A **user-based recommendation system** that finds users with similar taste and recommends movies they enjoyed.

**Example:**
- **User Jane** loves: "The Godfather", "Star Wars", "Jaws"
- **User Bob** has similar taste and also loved "Pulp Fiction"
- **Recommendation:** Suggest "Pulp Fiction" to Jane!

---

## 🗂️ Lesson 1 Outline

1. [Introduction: The Recommendation Problem](#1.-Introduction)
2. [Setup: Loading MovieLens Data](#2.-Setup)
3. [Understanding the User-Item Matrix](#3.-User-Item-Matrix)
4. [User-Based Collaborative Filtering](#4.-User-Based-CF)
5. [Summary & Next Steps](#5.-Summary)

---

# 1. Introduction: The Recommendation Problem

## 🤔 The Problem

Imagine you run a video streaming service with **10,000 movies**. A new user signs up and watches just 5 movies. **How do you recommend the 6th movie?**

### Challenges:
- Too many choices → users feel overwhelmed
- Users don't know what they want → need discovery
- Each user is unique → need personalization

## 💡 The Solution: Collaborative Filtering

**Core Idea:** "People who agreed in the past tend to agree in the future"

### User-Based Approach: "People like you also liked..."

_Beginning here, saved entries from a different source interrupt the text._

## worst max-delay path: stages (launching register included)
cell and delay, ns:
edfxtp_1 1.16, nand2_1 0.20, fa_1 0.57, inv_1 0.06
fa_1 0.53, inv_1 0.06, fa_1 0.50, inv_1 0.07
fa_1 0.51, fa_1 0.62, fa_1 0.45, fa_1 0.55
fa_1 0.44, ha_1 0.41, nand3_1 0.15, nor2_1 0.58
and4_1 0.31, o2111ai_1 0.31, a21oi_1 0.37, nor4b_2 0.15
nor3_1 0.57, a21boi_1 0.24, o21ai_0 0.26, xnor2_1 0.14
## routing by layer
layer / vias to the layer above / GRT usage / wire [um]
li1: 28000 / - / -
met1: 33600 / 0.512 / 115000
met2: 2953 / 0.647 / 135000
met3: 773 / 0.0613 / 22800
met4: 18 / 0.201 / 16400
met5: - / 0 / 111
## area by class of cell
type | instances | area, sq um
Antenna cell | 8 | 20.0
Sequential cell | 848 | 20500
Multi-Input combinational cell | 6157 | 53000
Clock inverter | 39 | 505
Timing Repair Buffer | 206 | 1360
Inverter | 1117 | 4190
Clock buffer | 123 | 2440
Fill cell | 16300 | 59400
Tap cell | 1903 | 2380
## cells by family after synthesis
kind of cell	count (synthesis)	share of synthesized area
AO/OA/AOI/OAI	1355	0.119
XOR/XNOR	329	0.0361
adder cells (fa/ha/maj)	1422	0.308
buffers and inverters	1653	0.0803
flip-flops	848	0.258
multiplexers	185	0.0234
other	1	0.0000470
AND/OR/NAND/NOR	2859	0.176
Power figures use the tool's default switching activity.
===== src/hw/rtl/complex_arithmetic_unit_defines.svh =====
// ----------------------------------------------------------------------------
// Complex arithmetic unit: assertion macros
// Shared property shorthands; clock clk, synchronous active-low reset rst_n.
// ----------------------------------------------------------------------------
`ifndef COMPLEX_ARITHMETIC_UNIT_DEFINES_SVH
`define COMPLEX_ARITHMETIC_UNIT_DEFINES_SVH

// same-cycle implication
`define CAU_ASSERT_IMP(label, ante, cons, msg) \
  label: assert property (@(posedge clk) disable iff (!rst_n) (ante) |-> (cons)) \
    else $error(msg);

// next-cycle implication
`define CAU_ASSERT_NXT(label, ante, cons, msg) \
  label: assert property (@(posedge clk) disable iff (!rst_n) (ante) |=> (cons)) \
    else $error(msg);

`endif


===== src/hw/rtl/cau_pkg.sv =====
// ----------------------------------------------------------------------------
// cau_pkg
// Types, widths and constants of the complex arithmetic unit.
// ----------------------------------------------------------------------------
package cau_pkg;

  localparam int WIDTH            = 16;
  localparam int FRAC_BITS        = 12;
  localparam int CMD_W            = 3;
  localparam int ST_W             = 2;
  localparam int GUARD_BITS       = 12;
  localparam int ANG_BITS         = 30;
  localparam int DEF_CORDIC_STEPS = 16;

  localparam int SUM_W  = WIDTH + 1;
  localparam int PROD_W = 2 * WIDTH;
  localparam int MUL_W  = 2 * WIDTH + 1;
  localparam int PRE_W  = WIDTH + 8;
  localparam int QBITS  = WIDTH + 1;
  localparam int DEN_W  = 2 * WIDTH;
  localparam int REM_W  = DEN_W + QBITS;
  localparam int CX_W   = WIDTH + GUARD_BITS + 4;
  localparam int Z_W    = ANG_BITS + 5;
  localparam int GAIN_W = 30;
  localparam int MAGP_W = CX_W + GAIN_W;
  localparam int MAG_SH = ANG_BITS + GUARD_BITS;
  localparam int ANG_SH = ANG_BITS - FRAC_BITS;

  localparam logic [GAIN_W-1:0]    INV_GAIN = 30'd652032874;
  localparam logic signed [Z_W-1:0] PI_Q30  = 35'sd3373259426;

  localparam logic signed [WIDTH-1:0] RES_MAX = {1'b0, {(WIDTH-1){1'b1}}};
  localparam logic signed [WIDTH-1:0] RES_MIN = {1'b1, {(WIDTH-1){1'b0}}};

  localparam logic signed [Z_W-1:0] ATAN_TAB [10] = '{
    35'sh03243F6A8, 35'sh01DAC6705, 35'sh00FADBAFC, 35'sh007F56EA6, 35'sh003FEAB76,
    35'sh001FFD55B, 35'sh000FFFAAA, 35'sh0007FFF55, 35'sh0003FFFEA, 35'sh0001FFFFD
  };

  typedef enum logic [CMD_W-1:0] {
    OP_ADD = 3'd0,
    OP_SUB = 3'd1,
    OP_MUL = 3'd2,
    OP_DIV = 3'd3,
    OP_MAG = 3'd4,
    OP_ARG = 3'd5
  } cau_op_t;

  typedef enum logic [ST_W-1:0] {
    ST_OK  = 2'd0,
    ST_SAT = 2'd1,
    ST_DZ  = 2'd2
  } cau_status_t;

  // after the multiplier stage
  typedef struct packed {
    cau_op_t                  op;
    logic signed [WIDTH-1:0]  ar;
    logic signed [WIDTH-1:0]  ai;
    logic signed [SUM_W-1:0]  lin_re;
    logic signed [SUM_W-1:0]  lin_im;
    logic signed [PROD_W-1:0] p_rr;
    logic signed [PROD_W-1:0] p_ii;
    logic signed [PROD_W-1:0] p_ri;
    logic signed [PROD_W-1:0] p_ir;
    logic signed [PROD_W-1:0] p_bb_r;
    logic signed [PROD_W-1:0] p_bb_i;
  } cau_prod_t;

  // word carried along the cell chain
  typedef struct packed {
    cau_op_t                 op;
    logic signed [PRE_W-1:0] lin_re;
    logic signed [PRE_W-1:0] lin_im;
    logic                    dz;
    logic                    neg_re;
    logic                    neg_im;
    logic                    ovf_re;
    logic                    ovf_im;
    logic [DEN_W-1:0]        den;
    logic [REM_W-1:0]        rem_re;
    logic [REM_W-1:0]        rem_im;
    logic [QBITS-1:0]        q_re;
    logic [QBITS-1:0]        q_im;
    logic                    zero;
    logic signed [CX_W-1:0]  x;
    logic signed [CX_W-1:0]  y;
    logic signed [Z_W-1:0]   z;
  } cau_pipe_t;

  // after the gain multiplier
  typedef struct packed {
    cau_op_t                 op;
    logic signed [PRE_W-1:0] lin_re;
    logic signed [PRE_W-1:0] lin_im;
    logic                    dz;
    logic                    zero;
    logic signed [PRE_W-1:0] div_re;
    logic signed [PRE_W-1:0] div_im;
    logic [MAGP_W-1:0]       magp;
    logic signed [PRE_W-1:0] ang;
  } cau_fin_t;

  typedef struct packed {
    logic                    flag;
    logic signed [WIDTH-1:0] val;
  } cau_sat_t;

  function automatic cau_sat_t sat_w(input logic signed [PRE_W-1:0] v);
    logic signed [PRE_W-1:0] hi;
    logic signed [PRE_W-1:0] lo;
    cau_sat_t                r;
    hi = {{(PRE_W-WIDTH+1){1'b0}}, {(WIDTH-1){1'b1}}};
    lo = ~hi;
    r.flag = 1'b0;
    r.val  = v[WIDTH-1:0];
    if (v > hi) begin
      r.flag = 1'b1;
      r.val  = RES_MAX;
    end else if (v < lo) begin
      r.flag = 1'b1;
      r.val  = RES_MIN;
    end
    return r;
  endfunction

  // rotation angle of CORDIC step i, Q30
  function automatic logic signed [Z_W-1:0] angle_step(input int i);
    logic signed [Z_W-1:0] r;
    if (i < 10) begin
      r = ATAN_TAB[i[3:0]];
    end else if (i <= ANG_BITS) begin
      r = {{(Z_W-1){1'b0}}, 1'b1} << (ANG_BITS - i);
    end else begin
      r = '0;
    end
    return r;
  endfunction

endpackage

1. Find users with similar taste to yours
2. Look at movies they enjoyed
3. Recommend those movies to you

**Example:**
- Amazon: "Customers who bought this also bought..."
- Spotify: "Fans of this artist also listen to..."

## 🌟 Real-World Impact

| Platform | Impact |
|----------|--------|
| **Netflix** | 75% of viewing from recommendations |
| **Amazon** | 35% of revenue driven by recommendations |
| **YouTube** | 70% of watch time from recommendations |
| **Spotify** | 40% of discoveries through personalized playlists |

**Teaching Note:** Ask students which recommendation systems they use daily. Discuss how these affect their choices.

---

# 2. Setup: Loading MovieLens Data

## 📦 About MovieLens Dataset

MovieLens is the **industry-standard dataset** for learning recommendation systems:

- **Created by:** GroupLens Research (University of Minnesota)
- **Contains:** Real movie ratings from real users
- **Files:** 
  - `movies.csv` → movie titles and genres
  - `ratings.csv` → user ratings (userId, movieId, rating, timestamp)

### Download:
- https://grouplens.org/datasets/movielens/
- Use **MovieLens 100K** or **MovieLens 1M** dataset

**Teaching Note:** Have students download the dataset before class. Walk through the directory structure.

---

In [None]:
# Import libraries
import pandas as pd
import numpy as np
from sklearn.metrics.pairwise import cosine_similarity
import matplotlib.pyplot as plt
import seaborn as sns

# Set visualization style
sns.set_style("whitegrid")
plt.rcParams['figure.figsize'] = (12, 6)

print("✅ Libraries imported successfully!")
print("\nLibraries we're using:")
print("  • pandas: Data manipulation")
print("  • numpy: Numerical operations")
print("  • sklearn: Cosine similarity calculation")
print("  • matplotlib/seaborn: Visualization")

In [None]:
# Load the MovieLens dataset
# Make sure movies.csv and ratings.csv are in the same directory as this notebook

try:
    movies = pd.read_csv('movies.csv')
    ratings = pd.read_csv('ratings.csv')
    print("✅ Data loaded successfully!")
    print(f"\n📊 Dataset Statistics:")
    print(f"   - Total movies: {len(movies):,}")
    print(f"   - Total ratings: {len(ratings):,}")
    print(f"   - Unique users: {ratings['userId'].nunique():,}")
    print(f"   - Ratings per user (avg): {len(ratings) / ratings['userId'].nunique():.1f}")
except FileNotFoundError as e:
    print(f"❌ Error: {e}")
    print("\n📥 Please download MovieLens dataset from:")
    print("   https://grouplens.org/datasets/movielens/")
    print("\n💡 Place movies.csv and ratings.csv in the same folder as this notebook")

## 🔍 Exploring the Data

**Teaching Note:** Walk through the data structure. Ask students:
- What does each row represent?
- What are the data types?
- What patterns do you notice?

---

In [None]:
# Examine the movies data
print("🎬 MOVIES DATA:")
print("=" * 80)
display(movies.head(10))

print("\nColumn information:")
print(movies.info())

In [None]:
# Examine the ratings data
print("⭐ RATINGS DATA:")
print("=" * 80)
display(ratings.head(10))

print("\nRating distribution:")
print(ratings['rating'].value_counts().sort_index())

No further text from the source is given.